Work instruction: Among the entries below, only the lines starting at the one with "action,4_1_cts" and ending at the one with "cap_margin: 20", both included, are to be printed exactly.

Records contained in a dataset
-- Opening Marker --

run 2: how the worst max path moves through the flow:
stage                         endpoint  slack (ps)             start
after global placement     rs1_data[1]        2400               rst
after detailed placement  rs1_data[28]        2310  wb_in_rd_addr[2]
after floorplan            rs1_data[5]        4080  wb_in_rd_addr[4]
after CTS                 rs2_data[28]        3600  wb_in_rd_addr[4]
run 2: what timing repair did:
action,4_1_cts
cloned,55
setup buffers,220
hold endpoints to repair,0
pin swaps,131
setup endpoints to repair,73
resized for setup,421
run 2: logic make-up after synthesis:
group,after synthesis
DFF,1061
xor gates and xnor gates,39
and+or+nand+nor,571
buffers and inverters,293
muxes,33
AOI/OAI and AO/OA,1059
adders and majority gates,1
From an optimization exercise on the open Yosys and OpenROAD flow, aimed at small area, a short achievable clock period and few clock cycles per item; shortcuts taken in it are not production practice. Only simulation tests tie the RTL to the original design; equivalence was not proved.

==> 12-16 <==
==> flow/design.v (excerpt) <==
module running_standard_deviation_top (
  input  logic        clk,
  input  logic        rst_n,
  input  logic        in_valid,
  output logic        in_ready,
  input  logic [15:0] in_sample,
  output logic        out_valid,
  input  logic        out_ready,
  output logic signed [23:0] out_mean_q8,
  output logic [23:0] out_std_q8,
  output logic [16:0] out_sample_count,
  output logic        out_saturated
);
clock: 11.0 ns
lec_check: 0
cap_margin: 20
core_margin: 2
core_utilization: 40
setup_slack_margin: 5
slew_margin: 20
run.sh (not shown) runs the stock make flow with config.mk's settings and CLKGATE_MAP_FILE= SYNTH_SCRIPT=/design/flow/synth_recipe.tcl, a recipe that flattens the netlist after the stock synthesis.
==> 09-24 (differences from 12-16) <==
--- a/flow/design.v
+++ b/flow/design.v
@@ -9,140 +9,126 @@
   output logic signed [23:0] out_mean_q8,
   output logic [23:0] out_std_q8,
   output logic [16:0] out_sample_count,
   output logic        out_saturated
 );
-  logic adv_r;
   logic adv;
-  assign adv = adv_r;
-  assign in_ready = adv_r;
+  assign in_ready = adv;
   logic        v0;
   logic [15:0] x0;
   always_ff @(posedge clk) begin
     if (!rst_n) v0 <= 1'b0;
     else if (adv) v0 <= in_valid;
     if (adv) x0 <= in_sample;
   end
-  logic        v1;
+  logic        v1, a1;
   logic [15:0] x1;
-  logic [30:0] xsq1;
-  logic signed [31:0] xsq0;
-  logic signed [15:0] xs0;
-  assign xs0 = x0;
-  assign xsq0 = xs0 * xs0;
-  always_ff @(posedge clk) begin
-    if (!rst_n) v1 <= 1'b0;
-    else if (adv) v1 <= v0;
-    if (adv) begin
-      x1   <= x0;
-      xsq1 <= xsq0[30:0];
-    end
-  end
-  logic        v2, a2;
-  logic [15:0] x2;
   logic [16:0] n_r;
   logic signed [32:0] s_r;
-  logic [46:0] q_r;
-  logic        can1;
-  assign can1 = !n_r[16];
+  logic        can0;
+  assign can0 = !n_r[16];
   always_ff @(posedge clk) begin
     if (!rst_n) begin
-      v2  <= 1'b0;
+      v1  <= 1'b0;
       n_r <= '0;
       s_r <= '0;
-      q_r <= '0;
     end else if (adv) begin
-      v2 <= v1;
-      if (v1 && can1) begin
+      v1 <= v0;
+      if (v0 && can0) begin
         n_r <= n_r + 17'd1;
-        s_r <= s_r + {{17{x1[15]}}, x1};
-        q_r <= q_r + {16'd0, xsq1};
+        s_r <= s_r + {{17{x0[15]}}, x0};
       end
     end
     if (adv) begin
-      x2 <= x1;
-      a2 <= v1 && can1;
+      x1 <= x0;
+      a1 <= v0 && can0;
+    end
+  end
+  logic        v2, a2;
+  logic [15:0] x2;
+  logic signed [34:0] ea2, ea1;
+  logic signed [24:0] eb2, eb1;
+  logic signed [17:0] ns1;
+  logic signed [8:0]  xl1;
+  logic signed [7:0]  xh1;
+  logic signed [34:0] s2x1;
+  assign ns1 = {1'b0, n_r};
+  assign xl1 = {1'b0, x1[7:0]};
+  assign xh1 = x1[15:8];
+  assign s2x1 = {s_r[32], s_r, 1'b0};
+  assign ea1 = ns1 * xl1 - s2x1;
+  assign eb1 = ns1 * xh1;
+  always_ff @(posedge clk) begin
+    if (!rst_n) v2 <= 1'b0;
+    else if (adv) v2 <= v1;
+    if (adv) begin
+      a2  <= a1;
+      x2  <= x1;
+      ea2 <= ea1;
+      eb2 <= eb1;
     end
   end
   logic        v3, a3;
   logic [15:0] x3;
-  logic [46:0] q3;
-  logic signed [34:0] ea3, ea2;
-  logic signed [24:0] eb3, eb2;
-  logic signed [17:0] ns2;
-  logic signed [8:0]  xl2;
-  logic signed [7:0]  xh2;
-  logic signed [34:0] s2x2;
-  assign ns2 = {1'b0, n_r};
-  assign xl2 = {1'b0, x2[7:0]};
-  assign xh2 = x2[15:8];
-  assign s2x2 = {s_r[32], s_r, 1'b0};
-  assign ea2 = ns2 * xl2 - s2x2;
-  assign eb2 = ns2 * xh2;
+  logic signed [34:0] e3, e2;
+  assign e2 = {{2{eb2[24]}}, eb2, 8'd0} + ea2;
   always_ff @(posedge clk) begin
     if (!rst_n) v3 <= 1'b0;
     else if (adv) v3 <= v2;
     if (adv) begin
-      a3  <= a2;
-      x3  <= x2;
-      q3  <= q_r;
-      ea3 <= ea2;
-      eb3 <= eb2;
+      a3 <= a2;
+      x3 <= x2;
+      e3 <= e2;
     end
   end
   logic        v4, a4;
   logic [15:0] x4;
-  logic [46:0] q4;
-  logic signed [34:0] e4, e3;
-  assign e3 = {{2{eb3[24]}}, eb3, 8'd0} + ea3;
+  logic [30:0] xsq4;
+  logic signed [43:0] pa4, pa3, pb4, pb3;
+  logic signed [8:0]  xl3;
+  logic signed [7:0]  xh3;
+  logic signed [15:0] xs3;
+  logic signed [31:0] xsq3;
+  assign xl3 = {1'b0, x3[7:0]};
+  assign xh3 = x3[15:8];
+  assign xs3 = x3;
+  assign pa3 = xl3 * e3;
+  assign pb3 = xh3 * e3;
+  assign xsq3 = xs3 * xs3;
   always_ff @(posedge clk) begin
     if (!rst_n) v4 <= 1'b0;
     else if (adv) v4 <= v3;
     if (adv) begin
-      a4 <= a3;
-      x4 <= x3;
-      q4 <= q3;
-      e4 <= e3;
+      a4   <= a3;
+      x4   <= x3;
+      pa4  <= pa3;
+      pb4  <= pb3;
+      xsq4 <= xsq3[30:0];
     end
   end
-  logic        v5, a5;
+  logic        v5;
   logic [15:0] x5;
-  logic [46:0] q5;
-  logic signed [43:0] pa5, pa4, pb5, pb4;
-  logic signed [8:0]  xl4;
-  logic signed [7:0]  xh4;
-  assign xl4 = {1'b0, x4[7:0]};
-  assign xh4 = x4[15:8];
-  assign pa4 = xl4 * e4;
-  assign pb4 = xh4 * e4;
-  always_ff @(posedge clk) begin
-    if (!rst_n) v5 <= 1'b0;
-    else if (adv) v5 <= v4;
-    if (adv) begin
-      a5  <= a4;
-      x5  <= x4;
-      q5  <= q4;
-      pa5 <= pa4;
-      pb5 <= pb4;
-    end
-  end
-  logic        v6;
-  logic [15:0] x6;
+  logic [46:0] q_r;
   logic [61:0] m_r;
-  logic [61:0] dq5, dpa5, dpb5;
-  assign dq5  = a5 ? {15'd0, q5} : 62'd0;
-  assign dpa5 = a5 ? {{18{pa5[43]}}, pa5} : 62'd0;
-  assign dpb5 = a5 ? {{10{pb5[43]}}, pb5, 8'd0} : 62'd0;
+  logic [61:0] dq4, dsq4, dpa4, dpb4;
+  assign dq4  = {15'd0, q_r};
+  assign dsq4 = {31'd0, xsq4};
+  assign dpa4 = {{18{pa4[43]}}, pa4};
+  assign dpb4 = {{10{pb4[43]}}, pb4, 8'd0};
   always_ff @(posedge clk) begin
     if (!rst_n) begin
-      v6  <= 1'b0;
+      v5  <= 1'b0;
+      q_r <= '0;
       m_r <= '0;
     end else if (adv) begin
-      v6 <= v5;
-      if (v5) m_r <= m_r + dq5 + dpa5 + dpb5;
+      v5 <= v4;
+      if (v4 && a4) begin
+        q_r <= q_r + {16'd0, xsq4};
+        m_r <= m_r + dq4 + dsq4 + dpa4 + dpb4;
+      end
     end
-    if (adv) x6 <= x5;
+    if (adv) x5 <= x4;
   end
   logic [0:0] b1_rem_0;
   assign b1_rem_0 = 1'b0;
   logic [2:0] b1_cur_0;
   logic [3:0] b1_dif_0;
@@ -179,16 +165,16 @@
   logic [2:0] b1_root;
   logic [55:0] b1_m;
   logic [15:0] b1_x;
   always_ff @(posedge clk) begin
     if (!rst_n) b1_v <= 1'b0;
-    else if (adv) b1_v <= v6;
+    else if (adv) b1_v <= v5;
     if (adv) begin
       b1_rem <= b1_rem_3;
       b1_root <= b1_root_3;
       b1_m <= m_r[55:0];
-      b1_x <= x6;
+      b1_x <= x5;
     end
   end
   logic [3:0] b2_rem_0;
   logic [2:0] b2_root_0;
   assign b2_rem_0 = b1_rem;
@@ -1450,52 +1436,23 @@
   assign res_std = {b19_sq, b20_sg_0, b20_sg_1};
   assign res_mean = {b19_mq, b20_mg_0, b20_mg_1} ^ {24{b19_sg}};
   assign res_n = b19_n;
   logic res_v;
   assign res_v = b19_v;
-  logic        o_v, k_v;
-  logic [23:0] o_mean, o_std, k_mean, k_std;
-  logic [16:0] o_n, k_n;
-  logic        o_free, in_res;
+  logic        o_v;
+  logic [23:0] o_mean, o_std;
+  logic [16:0] o_n;
+  logic        o_free;
   assign o_free = !o_v || out_ready;
-  assign in_res = adv && res_v;
+  assign adv = o_free || !res_v;
   always_ff @(posedge clk) begin
-    if (!rst_n) begin
-      o_v   <= 1'b0;
-      k_v   <= 1'b0;
-      adv_r <= 1'b1;
-    end else begin
-      if (k_v) begin
-        if (o_free) begin
-          o_v   <= 1'b1;
-          k_v   <= 1'b0;
-          adv_r <= 1'b1;
-        end
-      end else if (in_res) begin
-        if (o_free) o_v <= 1'b1;
-        else begin
-          k_v   <= 1'b1;
-          adv_r <= 1'b0;
-        end
-      end else if (o_free) o_v <= 1'b0;
-    end
-    if (k_v) begin
-      if (o_free) begin
-        o_mean <= k_mean;
-        o_std  <= k_std;
-        o_n    <= k_n;
-      end
-    end else if (in_res) begin
-      if (o_free) begin
-        o_mean <= res_mean;
-        o_std  <= res_std;
-        o_n    <= res_n;
-      end else begin
-        k_mean <= res_mean;
-        k_std  <= res_std;
-        k_n    <= res_n;
-      end
+    if (!rst_n) o_v <= 1'b0;
+    else if (o_free) o_v <= res_v;
+    if (o_free && res_v) begin
+      o_mean <= res_mean;
+      o_std  <= res_std;
+      o_n    <= res_n;
     end
   end
   assign out_valid        = o_v;
   assign out_mean_q8      = o_mean;
   assign out_std_q8       = o_std;
--- a/flow/config.mk
+++ b/flow/config.mk
@@ -5,8 +5,11 @@
 export SDC_FILE = /design/flow/constraint.sdc
 export NUM_CORES = 4
 export LEC_CHECK = 0
 export CAP_MARGIN = 20
 export CORE_MARGIN = 2
-export CORE_UTILIZATION = 40
+export CORE_UTILIZATION = 60
+export CTS_BUF_LIST = sky130_fd_sc_hd__clkbuf_8
+export PLACE_DENSITY = 0.72
 export SETUP_SLACK_MARGIN = 5
 export SLEW_MARGIN = 20
+export TNS_END_PERCENT = 10
==> summary of the runs <==
Against 12-16, the clock skew of 09-24 is higher by 0.051 ns. In 09-24 the non-clock buffer count is lower than in 12-16, by 521. Of 09-24 and 12-16, 12-16 has the higher register-to-register slack (gap 0.096 ns). Flip-flop and latch count: 12-16 is higher than 09-24 (225).
Testbench counts of 12-16, summed over its fixed seeds: cycles 2,264, items 2,048.
Testbench counts of 09-24, summed over its fixed seeds: cycles 2,256, items 2,048.

separate check: timing with driven ports:
The flow's constraints put no driver on any port. The routed layouts listed below were extracted and timed again, unchanged, in two steps.
Step 1: set_driving_cell puts a clkbuf_16 on clk and a buf_2 on each other input, an assumption about the parent block.
Step 2, shift: input delay + t, output delay - t, t = (earliest + latest rising clock arrival at the registers) / 2. This alone moves slack from input paths to output paths.
Three values: ideal ports, drivers, drivers and shift; two values: the first two.
run	shift t [ns]	setup WS [ns]	clock arrival spread, ns
12-16	1.073	4.236 / 4.236 / 4.236	0.106 / 0.105
09-24	1.258	4.140 / 4.140 / 4.140	0.164 / 0.165
After both steps setup and hold are still met in every run listed.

-- Closing Marker --

Written response:
action,4_1_cts
cloned,55
setup buffers,220
hold endpoints to repair,0
pin swaps,131
setup endpoints to repair,73
resized for setup,421
run 2: logic make-up after synthesis:
group,after synthesis
DFF,1061
xor gates and xnor gates,39
and+or+nand+nor,571
buffers and inverters,293
muxes,33
AOI/OAI and AO/OA,1059
adders and majority gates,1
From an optimization exercise on the open Yosys and OpenROAD flow, aimed at small area, a short achievable clock period and few clock cycles per item; shortcuts taken in it are not production practice. Only simulation tests tie the RTL to the original design; equivalence was not proved.

==> 12-16 <==
==> flow/design.v (excerpt) <==
module running_standard_deviation_top (
  input  logic        clk,
  input  logic        rst_n,
  input  logic        in_valid,
  output logic        in_ready,
  input  logic [15:0] in_sample,
  output logic        out_valid,
  input  logic        out_ready,
  output logic signed [23:0] out_mean_q8,
  output logic [23:0] out_std_q8,
  output logic [16:0] out_sample_count,
  output logic        out_saturated
);
clock: 11.0 ns
lec_check: 0
cap_margin: 20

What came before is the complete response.